◆ Exercise prompt
Go over the material below and report every line that contains the word "placement".
Exercise inputs Block Start
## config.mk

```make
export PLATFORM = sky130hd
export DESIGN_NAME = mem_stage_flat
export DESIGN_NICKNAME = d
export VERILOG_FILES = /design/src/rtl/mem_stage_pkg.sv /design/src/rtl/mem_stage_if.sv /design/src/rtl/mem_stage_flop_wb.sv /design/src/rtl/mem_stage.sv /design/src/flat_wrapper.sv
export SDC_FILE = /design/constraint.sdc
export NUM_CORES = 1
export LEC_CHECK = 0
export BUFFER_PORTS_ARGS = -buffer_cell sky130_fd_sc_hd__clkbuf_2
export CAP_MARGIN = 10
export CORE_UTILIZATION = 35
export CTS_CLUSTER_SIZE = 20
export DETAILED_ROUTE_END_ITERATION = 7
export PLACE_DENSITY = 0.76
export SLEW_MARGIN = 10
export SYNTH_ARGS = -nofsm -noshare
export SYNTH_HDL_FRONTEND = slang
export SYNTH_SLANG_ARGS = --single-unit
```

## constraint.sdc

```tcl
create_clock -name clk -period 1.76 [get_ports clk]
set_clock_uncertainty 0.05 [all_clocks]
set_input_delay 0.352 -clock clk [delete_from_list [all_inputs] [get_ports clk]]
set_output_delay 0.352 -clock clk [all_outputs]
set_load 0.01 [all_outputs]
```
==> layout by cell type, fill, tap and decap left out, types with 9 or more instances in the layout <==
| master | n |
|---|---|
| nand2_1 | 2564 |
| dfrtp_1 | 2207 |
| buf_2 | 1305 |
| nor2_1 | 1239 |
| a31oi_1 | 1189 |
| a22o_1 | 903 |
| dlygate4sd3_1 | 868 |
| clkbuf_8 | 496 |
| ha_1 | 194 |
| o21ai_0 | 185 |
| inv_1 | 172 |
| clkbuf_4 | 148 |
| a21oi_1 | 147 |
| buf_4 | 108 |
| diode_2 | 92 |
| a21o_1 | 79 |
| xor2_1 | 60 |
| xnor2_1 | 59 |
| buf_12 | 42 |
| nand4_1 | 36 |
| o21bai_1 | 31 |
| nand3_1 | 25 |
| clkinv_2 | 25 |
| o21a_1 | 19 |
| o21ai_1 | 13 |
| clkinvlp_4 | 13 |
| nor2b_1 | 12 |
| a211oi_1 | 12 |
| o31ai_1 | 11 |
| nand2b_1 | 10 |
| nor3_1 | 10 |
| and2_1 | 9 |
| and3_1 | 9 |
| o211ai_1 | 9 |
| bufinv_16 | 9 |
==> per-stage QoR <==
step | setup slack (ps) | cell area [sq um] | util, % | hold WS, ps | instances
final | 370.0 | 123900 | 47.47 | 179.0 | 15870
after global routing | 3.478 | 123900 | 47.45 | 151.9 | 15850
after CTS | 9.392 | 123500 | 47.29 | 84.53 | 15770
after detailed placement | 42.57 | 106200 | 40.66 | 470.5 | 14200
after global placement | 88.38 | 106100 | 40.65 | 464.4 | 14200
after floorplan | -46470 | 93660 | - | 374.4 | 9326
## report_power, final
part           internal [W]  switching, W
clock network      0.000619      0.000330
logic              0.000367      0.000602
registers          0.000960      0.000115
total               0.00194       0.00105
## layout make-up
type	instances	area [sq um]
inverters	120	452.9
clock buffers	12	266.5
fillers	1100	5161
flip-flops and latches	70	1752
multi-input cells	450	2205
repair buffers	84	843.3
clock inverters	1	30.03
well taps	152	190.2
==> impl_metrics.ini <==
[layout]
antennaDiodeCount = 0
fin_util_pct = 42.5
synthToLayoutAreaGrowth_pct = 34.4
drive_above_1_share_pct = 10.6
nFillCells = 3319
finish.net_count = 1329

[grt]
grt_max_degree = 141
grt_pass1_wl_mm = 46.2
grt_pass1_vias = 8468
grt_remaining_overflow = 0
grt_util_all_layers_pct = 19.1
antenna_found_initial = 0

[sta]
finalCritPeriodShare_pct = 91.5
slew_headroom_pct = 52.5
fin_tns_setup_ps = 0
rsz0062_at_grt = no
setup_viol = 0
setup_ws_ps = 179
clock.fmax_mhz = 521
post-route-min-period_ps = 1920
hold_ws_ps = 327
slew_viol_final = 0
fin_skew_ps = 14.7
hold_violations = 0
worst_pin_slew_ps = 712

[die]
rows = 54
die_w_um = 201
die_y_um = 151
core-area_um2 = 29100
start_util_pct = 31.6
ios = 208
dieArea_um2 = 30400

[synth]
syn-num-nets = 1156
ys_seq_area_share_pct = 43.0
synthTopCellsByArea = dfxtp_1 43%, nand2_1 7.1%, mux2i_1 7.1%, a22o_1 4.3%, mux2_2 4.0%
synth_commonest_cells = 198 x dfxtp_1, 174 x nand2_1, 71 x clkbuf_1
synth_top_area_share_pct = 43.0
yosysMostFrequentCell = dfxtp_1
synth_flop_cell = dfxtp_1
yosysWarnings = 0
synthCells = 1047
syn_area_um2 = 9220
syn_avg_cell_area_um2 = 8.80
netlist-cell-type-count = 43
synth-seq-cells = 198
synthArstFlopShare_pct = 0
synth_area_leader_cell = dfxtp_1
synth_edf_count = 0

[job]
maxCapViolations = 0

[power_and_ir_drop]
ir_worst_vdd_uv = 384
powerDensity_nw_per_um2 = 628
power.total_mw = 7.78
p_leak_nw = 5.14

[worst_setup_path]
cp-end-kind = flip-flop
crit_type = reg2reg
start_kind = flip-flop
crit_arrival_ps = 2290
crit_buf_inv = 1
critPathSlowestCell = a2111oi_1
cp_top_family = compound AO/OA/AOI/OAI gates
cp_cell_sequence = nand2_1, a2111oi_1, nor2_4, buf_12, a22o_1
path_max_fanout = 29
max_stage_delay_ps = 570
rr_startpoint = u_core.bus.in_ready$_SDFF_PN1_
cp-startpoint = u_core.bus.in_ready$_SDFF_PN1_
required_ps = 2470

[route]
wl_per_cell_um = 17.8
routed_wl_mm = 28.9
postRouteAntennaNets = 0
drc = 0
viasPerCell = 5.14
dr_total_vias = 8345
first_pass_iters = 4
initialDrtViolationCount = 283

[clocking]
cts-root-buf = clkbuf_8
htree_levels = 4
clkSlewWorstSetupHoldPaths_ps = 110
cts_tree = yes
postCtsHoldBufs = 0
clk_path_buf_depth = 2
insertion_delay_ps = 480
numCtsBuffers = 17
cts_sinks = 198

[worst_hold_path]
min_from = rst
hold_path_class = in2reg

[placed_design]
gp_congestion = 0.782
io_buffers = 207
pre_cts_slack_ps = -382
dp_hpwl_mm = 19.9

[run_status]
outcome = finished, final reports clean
Exercise inputs Block End
◆ Solution
after detailed placement | 42.57 | 106200 | 40.66 | 470.5 | 14200
after global placement | 88.38 | 106100 | 40.65 | 464.4 | 14200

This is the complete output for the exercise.